1 /*
2  * Copyright (C) 2013 The Android Open Source Project
3  *
4  * Licensed under the Apache License, Version 2.0 (the "License");
5  * you may not use this file except in compliance with the License.
6  * You may obtain a copy of the License at
7  *
8  *      http://www.apache.org/licenses/LICENSE-2.0
9  *
10  * Unless required by applicable law or agreed to in writing, software
11  * distributed under the License is distributed on an "AS IS" BASIS,
12  * WITHOUT WARRANTIES OR CONDITIONS OF ANY KIND, either express or implied.
13  * See the License for the specific language governing permissions and
14  * limitations under the License.
15  */
16 
17 #pragma once
18 
19 /*
20  * Read-only access to Zip archives, with minimal heap allocation.
21  */
22 
23 #include <stdint.h>
24 #include <string.h>
25 #include <sys/cdefs.h>
26 #include <sys/types.h>
27 
28 #include <functional>
29 #include <string>
30 #include <string_view>
31 
32 #include "android-base/off64_t.h"
33 
34 /* Zip compression methods we support */
35 enum {
36   kCompressStored = 0,    // no compression
37   kCompressDeflated = 8,  // standard deflate
38 };
39 
40 // This struct holds the common information of a zip entry other than the
41 // the entry size. The compressed and uncompressed length will be handled
42 // separately in the derived class.
43 struct ZipEntryCommon {
44   // Compression method. One of kCompressStored or kCompressDeflated.
45   // See also `gpbf` for deflate subtypes.
46   uint16_t method;
47 
48   // Modification time. The zipfile format specifies
49   // that the first two little endian bytes contain the time
50   // and the last two little endian bytes contain the date.
51   // See `GetModificationTime`. Use signed integer to avoid the
52   // sub-overflow.
53   // TODO: should be overridden by extra time field, if present.
54   int32_t mod_time;
55 
56   // Returns `mod_time` as a broken-down struct tm.
57   struct tm GetModificationTime() const;
58 
59   // Suggested Unix mode for this entry, from the zip archive if created on
60   // Unix, or a default otherwise. See also `external_file_attributes`.
61   mode_t unix_mode;
62 
63   // 1 if this entry contains a data descriptor segment, 0
64   // otherwise.
65   uint8_t has_data_descriptor;
66 
67   // Crc32 value of this ZipEntry. This information might
68   // either be stored in the local file header or in a special
69   // Data descriptor footer at the end of the file entry.
70   uint32_t crc32;
71 
72   // If the value of uncompressed length and compressed length are stored in
73   // the zip64 extended info of the extra field.

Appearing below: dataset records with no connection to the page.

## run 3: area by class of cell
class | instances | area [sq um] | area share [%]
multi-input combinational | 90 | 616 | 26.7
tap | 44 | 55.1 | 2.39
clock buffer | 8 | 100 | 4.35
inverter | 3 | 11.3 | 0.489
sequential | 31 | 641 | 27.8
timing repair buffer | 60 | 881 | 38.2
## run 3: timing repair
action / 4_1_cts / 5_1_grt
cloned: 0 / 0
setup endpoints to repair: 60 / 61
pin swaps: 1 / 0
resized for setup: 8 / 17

74   bool zip64_format_size{false};
75 
76   // The offset to the start of data for this ZipEntry.
77   off64_t offset;
78 
79   // The version of zip and the host file system this came from (for zipinfo).

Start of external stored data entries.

`src/rtl/display_capture_4digit_pkg.sv`:
```
// Shared 7-segment table and decode codes for the display driver and the capture monitor.
package display_capture_4digit_pkg;

    localparam int unsigned NUM_DIGITS = 4;
    localparam int unsigned SEG_W      = 7;
    localparam int unsigned DEC_W      = 4;

    // {a,b,c,d,e,f,g}, active-high
    localparam logic [SEG_W-1:0] SEG_0   = 7'b1111110;
    localparam logic [SEG_W-1:0] SEG_1   = 7'b0110000;
    localparam logic [SEG_W-1:0] SEG_2   = 7'b1101101;
    localparam logic [SEG_W-1:0] SEG_3   = 7'b1111001;
    localparam logic [SEG_W-1:0] SEG_4   = 7'b0110011;
    localparam logic [SEG_W-1:0] SEG_5   = 7'b1011011;
    localparam logic [SEG_W-1:0] SEG_6   = 7'b1011111;
    localparam logic [SEG_W-1:0] SEG_7   = 7'b1110000;
    localparam logic [SEG_W-1:0] SEG_8   = 7'b1111111;
    localparam logic [SEG_W-1:0] SEG_9   = 7'b1111011;
    localparam logic [SEG_W-1:0] SEG_OFF = 7'b0000000;

    localparam logic [DEC_W-1:0] DEC_OFF = 4'hF;
    localparam logic [DEC_W-1:0] DEC_BAD = 4'hE;

endpackage

```
`src/rtl/segs27dec.sv`:
```
// Combinational inverse of the driver's dec27segs encoder: {a..g} -> dec code plus illegal flag.
module segs27dec
    import display_capture_4digit_pkg::*;
(
    input  logic [SEG_W-1:0] segs,
    output logic [DEC_W-1:0] dec_c,
    output logic             bad_c
);

    always_comb begin
        dec_c = DEC_BAD;
        bad_c = 1'b0;
        case (segs)
            SEG_0:   dec_c = 4'h0;
            SEG_1:   dec_c = 4'h1;
            SEG_2:   dec_c = 4'h2;
            SEG_3:   dec_c = 4'h3;
            SEG_4:   dec_c = 4'h4;
            SEG_5:   dec_c = 4'h5;
            SEG_6:   dec_c = 4'h6;
            SEG_7:   dec_c = 4'h7;
            SEG_8:   dec_c = 4'h8;
            SEG_9:   dec_c = 4'h9;
            SEG_OFF: dec_c = DEC_OFF;
            default: bad_c = 1'b1;
        endcase
    end

endmodule

```
`src/rtl/display_capture_4digit.sv`:
```
// Display bus monitor: debounces each strobed digit, decodes it back to dec/dp, and tracks
// frame completion, bus liveness and sticky protocol errors.
module display_capture_4digit
    import display_capture_4digit_pkg::*;
#(
    parameter int unsigned CONFIRM = 2,
    parameter int unsigned TIMEOUT = 256
) (
    input  logic        clk,
    input  logic        rst,
    input  logic [7:0]  segments,
    input  logic [3:0]  digits,
    output logic [15:0] decs,
    output logic [3:0]  points,
    output logic        valid,
    output logic        frame_done,
    output logic        err_pattern,
    output logic        err_strobe
);

    localparam int unsigned CW = $clog2(CONFIRM + 1);
    localparam int unsigned TW = $clog2(TIMEOUT);

    logic [DEC_W-1:0]      dec_c;
    logic                  bad_c;
    logic                  strobe_ok_c;
    logic                  strobe_multi_c;
    logic [NUM_DIGITS-1:0] conf_c;

    logic [15:0]           decs_q, decs_d;
    logic [3:0]            points_q, points_d;
    logic                  valid_q, valid_d;
    logic                  frame_done_q, frame_done_d;
    logic                  err_pattern_q, err_pattern_d;
    logic                  err_strobe_q, err_strobe_d;
    logic [NUM_DIGITS-1:0] seen_q, seen_d;
    logic [TW-1:0]         tmo_q, tmo_d;

    segs27dec u_dec (
        .segs  (segments[7:1]),
        .dec_c (dec_c),
        .bad_c (bad_c)
    );

    // Legal strobe is exactly one bit; zero is idle, anything else is a bus fault.
    assign strobe_ok_c    = (digits != 4'h0) && ((digits & (digits - 4'h1)) == 4'h0);
    assign strobe_multi_c = (digits != 4'h0) && !strobe_ok_c;

    for (genvar gi = 0; gi < NUM_DIGITS; gi++) begin : g_slice
        logic [7:0]    shadow_q, shadow_d;
        logic [CW-1:0] cnt_q, cnt_d;
        logic          hit_c;

        assign hit_c = strobe_ok_c && digits[gi];

        // A changed pattern restarts the run; a repeat counts up and saturates at CONFIRM.
        always_comb begin
            shadow_d = shadow_q;
            cnt_d    = cnt_q;
            if (hit_c) begin
                if (segments != shadow_q) begin
                    shadow_d = segments;
                    cnt_d    = CW'(1);
                end else if (cnt_q != CW'(CONFIRM)) begin
                    cnt_d = cnt_q + CW'(1);
                end
            end
        end

        assign conf_c[gi] = hit_c && (cnt_d == CW'(CONFIRM));

        always_ff @(posedge clk) begin
            if (rst) begin
                shadow_q <= '0;
                cnt_q    <= '0;
            end else begin
                shadow_q <= shadow_d;
                cnt_q    <= cnt_d;
            end
        end
    end

    always_comb begin
        decs_d        = decs_q;
        points_d      = points_q;
        valid_d       = valid_q;
        frame_done_d  = 1'b0;
        err_pattern_d = err_pattern_q;
        err_strobe_d  = err_strobe_q;
        seen_d        = seen_q;
        tmo_d         = tmo_q;

        // A full mask closes the frame; a confirmation this cycle belongs to the next one.
        if (seen_q == 4'hF) begin
            frame_done_d = 1'b1;
            valid_d      = 1'b1;
            seen_d       = '0;
        end
        seen_d = seen_d | conf_c;

        for (int i = 0; i < NUM_DIGITS; i++) begin
            if (conf_c[i]) begin
                decs_d[4*i +: 4] = dec_c;
                points_d[i]      = segments[0];
            end
        end

        if (strobe_multi_c)        err_strobe_d  = 1'b1;
        if (strobe_ok_c && bad_c)  err_pattern_d = 1'b1;

        // Liveness: any legal strobe reloads; otherwise count and saturate at expiry.
        if (strobe_ok_c) begin
            tmo_d = '0;
        end else begin
            if (tmo_q != TW'(TIMEOUT - 1)) tmo_d = tmo_q + TW'(1);
            if (tmo_d == TW'(TIMEOUT - 1)) begin
                valid_d = 1'b0;
                seen_d  = '0;
            end
        end
    end

    always_ff @(posedge clk) begin
        if (rst) begin
            decs_q        <= 16'hFFFF;
            points_q      <= '0;
            valid_q       <= 1'b0;
            frame_done_q  <= 1'b0;
            err_pattern_q <= 1'b0;
            err_strobe_q  <= 1'b0;
            seen_q        <= '0;
            tmo_q         <= '0;
        end else begin
            decs_q        <= decs_d;
            points_q      <= points_d;
            valid_q       <= valid_d;
            frame_done_q  <= frame_done_d;
            err_pattern_q <= err_pattern_d;
            err_strobe_q  <= err_strobe_d;
            seen_q        <= seen_d;
            tmo_q         <= tmo_d;
        end
    end

    assign decs        = decs_q;
    assign points      = points_q;
    assign valid       = valid_q;
    assign frame_done  = frame_done_q;
    assign err_pattern = err_pattern_q;
    assign err_strobe  = err_strobe_q;

endmodule

```
`config.mk`:
```
export PLATFORM = sky130hd
export DESIGN_NAME = display_capture_4digit
export DESIGN_NICKNAME = d
export VERILOG_FILES = /design/src/rtl/display_capture_4digit_pkg.sv /design/src/rtl/segs27dec.sv /design/src/rtl/display_capture_4digit.sv
export SDC_FILE = /design/constraint.sdc
export NUM_CORES = 1
export LEC_CHECK = 0
export ABC_AREA = 1
export CAP_MARGIN = 10
export CORE_AREA = 2 2 93 95
export CTS_BUF_LIST = sky130_fd_sc_hd__clkbuf_4 sky130_fd_sc_hd__clkbuf_8
export CTS_CLUSTER_DIAMETER = 120
export DETAILED_ROUTE_END_ITERATION = 8
export DIE_AREA = 0 0 95 97
export HOLD_SLACK_MARGIN = 0.02
export PLACE_DENSITY = 0.8
export SLEW_MARGIN = 20
export SYNTH_ARGS = -nofsm -noshare
export SYNTH_HDL_FRONTEND = slang
export SYNTH_HIERARCHICAL = 1
export SYNTH_SLANG_ARGS = --single-unit
```
`constraint.sdc`:
```
create_clock -name clk -period 1.5 [get_ports clk]
set_input_delay 0.225 -clock clk [delete_from_list [all_inputs] [get_ports clk]]
set_output_delay 0.225 -clock clk [all_outputs]
set_load 0.01 [all_outputs]
```
==> results.md <==
- Setup WS pre-CTS: -0.576 ns
- Critical-path cell list: ha_4 -> nand2_4 -> nor2_4 -> nand2_4 -> xnor2_2 -> nor2_1 -> nand3_1 -> nand2_2 -> nor2_1
- Layout cells sized above 1: 0.271
- Routed WL per cell: 14.0 µm
- DIE WIDTH: 95 µm
- M1 WL: 5020 µm
- Worst setup EP type: register
- Most frequent cells in the layout: nand2_1 (195), inv_1 (81), dfxtp_1 (65)
- Hold buffers post-CTS: 0
- Fin util: 0.719
- Final setup viols: 0
- Distinct cells, synth: 31
- PortBufs: 37
- Post-DP HPWL: 7990 µm
- Initial core utilization: 0.526
- ANT nets after route: 0
- FF+latch count, synth: 76
- Total wire length: 12100 µm
- Final slew viol count: 0
- Top cells by area, synth: dfxtp_1 (36%), nand2_1 (19%), inv_1 (7.6%)
- Die area: 9220 µm²
- RR Startpoint: tmo_q[1]
- Worst skew pair latency: 0.36 ns
- Worst rel slew slack: 0.811
- Hold Path Stages: 4
- Via/cell ratio: 5.33
- Metal2 WL: 6030 µm
- FP Rows: 33
- Area share of the largest cell type after synthesis: 0.355
- Clock tree buffer depth: 2
- Worst hold endpoint: g_slice[2].shadow_q[5]
- RR Endpoint: seen_q[0]
- Total chip power: 4.54 mW
- RSZ-0062 raised after global routing: yes
- Syn. warnings: 6
- Fillers: 565
- CORE AREA: 8130 µm²
- Critical Path Max Stage Delay: 0.36 ns
- Worst path slowest cell: dfxtp_2
- Yosys top cell by area: dfxtp_1
- Dpl cells: 837
- Overflow after GRT: 0
- Final worst path period share: 0.989
- Worst EP arrival: 1.75 ns
- Max-cap viol count: 0
- Synth Instances: 645
- Mapped Avg Cell Area: 6.64 µm²
- NumNets Final: 774
- Number of H-tree levels: 3
- R2R setup slack: 0.02 ns
- Max layer used: met4
- # DRC: 0
- Vias in the first global route: 4284
- Syn-to-layout area delta: 36.7%
- Routed met3 length: 759 µm
- Period minus WS final: 1.48 ns
- Mapped Nets: 664
- # diodes: 0
- Commonest non-fill, non-tap cell in the layout: nand2_1
- Initial antenna violation count: 0
- Vias: 4611
- DR pass1 iterations: 5
- GRT Util Overall: 0.259
- Pin count of the biggest net entering global routing: 33
- Crit Path Category: reg2reg
- Clock skew: 0.0111 ns
- Hold Crit Start: segments[5]
- CTS tree: yes
- Crit Path Max Fanout: 8
- Data required, critical path: 1.76 ns
- Chip Height: 97 µm
- HP Class: in2reg
- DRC violation total after the first TritonRoute iteration: 300
- Max VDD drop: 0.000521 V
- Final setup margin: 0.0170 ns
- Status: finished clean
- First-pass GRT wire length: 19200 µm
- F_max: 674 MHz
- Io pins: 38
- Setup TNS: 0 ns
- Sequential element share of the synthesized area: 0.355
- Final Hold Viols: 0
- CP Launch Type: register
- Pwr Density: 777 nW/µm²
- Routability congestion estimate: 0.864
- Leakage: 2.78 nW
- Slew @ Worst Pin: 0.283 ns
- CTS sink cnt: 76
- CTS Buf Count: 9
- Post-route insts no fill: 865
- Clk slew on worst S/H paths: 0.09 ns
- Synthesized area: 4280 µm²
- CTS root buf: clkbuf_8
- R2R depth: 9
==> cell usage after synthesis <==
library cell  instances
nand4_4               4
inv_2                 5
a21oi_1              31
buf_6                10
o21ai_0              12
ha_1                  5
nor3_1                2
inv_4                 2
buf_1                 1
dfxtp_1              76
nor2_2                3
nand3_1              31
inv_1                87
clkbuf_1              4
clkinv_1              1
o21bai_1              1
nor2_4                1
buf_4                 6
o21ai_2               4
nand2_2               6
xnor2_1               4
nand4_2               2
buf_2                 1
nand4_1              21
nor2_1               70
a22oi_1               2
nand3_2               3
o21ai_4               4
nand2_1             212
a21oi_2              13
o21ai_1              21
==> flip-flops by register name, indices dropped and copies added (netlist names) <==
signal	cells
g_slice.shadow_q	32
decs	16
g_slice.cnt_q	8
tmo_q	8
points	4
seen_q	4
err_pattern	1
err_strobe	1
frame_done	1
valid	1
==> worst max-delay path: cells and delay by family (launching register included) <==
family | cells | cell delay (ns)
xor+xnor | 1 | 0.16
fa+ha+maj | 1 | 0.15
flops | 1 | 0.36
simple gates | 7 | 0.71
==> per-stage QoR <==
step,area [µm²],hold slack (ns)
finish,5850,0.396
global route,5850,0.446
CTS,5660,0.418
detailed placement,5200,0.444
global placement,5200,0.440
floorplan,4280,0.294
==> how the worst max path moves through the flow <==
stage / cells past startpoint / to / from
after floorplan: 10 / seen_q[0] / tmo_q[0]
after global placement: 11 / decs[10] / segments[5]
after detailed placement: 11 / decs[10] / segments[5]
after CTS: 1 / decs[13] / decs[13]
after global routing: 9 / seen_q[1] / tmo_q[2]
final: 9 / seen_q[0] / tmo_q[1]
==> metal layers <==
metal,up-vias,global-route usage
li1,2251,-
met1,2146,0.326
met2,179,0.434
met3,35,0.0600
met4,0,0.0847
met5,-,0
==> cell families after synthesis <==
| group | Yosys count | synth area share |
|---|---|---|
| flops | 76 | 0.355 |
| fa+ha+maj | 5 | 0.0146 |
| simple gates | 355 | 0.365 |
| compound gates | 88 | 0.130 |
| xor+xnor | 4 | 0.00818 |
| buf+inv | 117 | 0.127 |
==> layout make-up <==
cell class | instances | area (µm²) | area share
clock buffers | 10 | 138 | 0.0235
clock inverters | 6 | 70.1 | 0.0120
inverters | 95 | 362 | 0.0618
multi-input cells | 452 | 2430 | 0.415
flip-flops and latches | 76 | 1540 | 0.262
well taps | 105 | 131 | 0.0225
repair buffers | 121 | 1190 | 0.203
==> repair_timing <==
action                     CTS  global route
cloned                       2             0
pin swaps                   18            20
resized for setup           55            67
setup buffers                6             5
setup endpoints to repair   64            74
==> report_power, final <==
part           switching [mW]  total, mW  internal, mW
Sequential             0.0278       2.09          2.07
Combinational           0.452      0.780         0.328
Clock                   0.845       1.67         0.825
(Power assumes the default switching activity.)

80   uint16_t version_made_by;
81 
82   // The raw attributes, whose interpretation depends on the host
83   // file system in `version_made_by` (for zipinfo). See also `unix_mode`.
84   uint32_t external_file_attributes;
85 
86   // Specifics about the deflation (for zipinfo).
87   uint16_t gpbf;
88   // Whether this entry is believed to be text or binary (for zipinfo).
89   bool is_text;
90 };
91 
92 struct ZipEntry64;
93 // Many users of the library assume the entry size is capped at UNIT32_MAX. So we keep
94 // the interface for the old ZipEntry here; and we could switch them over to the new
95 // ZipEntry64 later.
96 struct ZipEntry : public ZipEntryCommon {
97   // Compressed length of this ZipEntry. The maximum value is UNIT32_MAX.
98   // Might be present either in the local file header or in the data
99   // descriptor footer.
100   uint32_t compressed_length{0};
101 
102   // Uncompressed length of this ZipEntry. The maximum value is UNIT32_MAX.
103   // Might be present either in the local file header or in the data
104   // descriptor footer.
105   uint32_t uncompressed_length{0};
106 
107   // Copies the contents of a ZipEntry64 object to a 32 bits ZipEntry. Returns 0 if the
108   // size of the entry fits into uint32_t, returns a negative error code
109   // (kUnsupportedEntrySize) otherwise.
110   static int32_t CopyFromZipEntry64(ZipEntry* dst, const ZipEntry64* src);
111 
112  private:
113   ZipEntry& operator=(const ZipEntryCommon& other) {
114     ZipEntryCommon::operator=(other);
115     return *this;
116   }
117 };
118 
119 // Represents information about a zip entry in a zip file.
120 struct ZipEntry64 : public ZipEntryCommon {
121   // Compressed length of this ZipEntry. The maximum value is UNIT64_MAX.
122   // Might be present either in the local file header, the zip64 extended field,
123   // or in the data descriptor footer.
124   uint64_t compressed_length{0};
125 
126   // Uncompressed length of this ZipEntry. The maximum value is UNIT64_MAX.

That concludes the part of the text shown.